What the task asks → The answer must be every line below that contains the string "constraint".

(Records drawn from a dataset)
- - - - - - -
### config.mk
export PLATFORM = sky130hd
export DESIGN_NAME = sips_core
export DESIGN_NICKNAME = d
export VERILOG_FILES = /design/src/rtl/sips_core.sv
export SDC_FILE = /design/constraint.sdc
export NUM_CORES = 1
export LEC_CHECK = 0
export CORE_MARGIN = 1
export CORE_UTILIZATION = 30
export CTS_CLUSTER_SIZE = 24
export DETAILED_ROUTE_END_ITERATION = 7
export GPL_TIMING_DRIVEN = 0
export SKIP_LAST_GASP = 1
export SYNTH_ARGS = -nofsm -noshare
export SYNTH_HDL_FRONTEND = slang
export SYNTH_SLANG_ARGS = --single-unit
export TNS_END_PERCENT = 1
### constraint.sdc
create_clock -name clk -period 4.6 [get_ports clk]
set_clock_uncertainty 0.1 [all_clocks]
set_input_delay 1.38 -clock clk [delete_from_list [all_inputs] [get_ports clk]]
set_output_delay 1.38 -clock clk [all_outputs]
set_load 0.01 [all_outputs]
- - - - - - -
Output for this task →
export SDC_FILE = /design/constraint.sdc
### constraint.sdc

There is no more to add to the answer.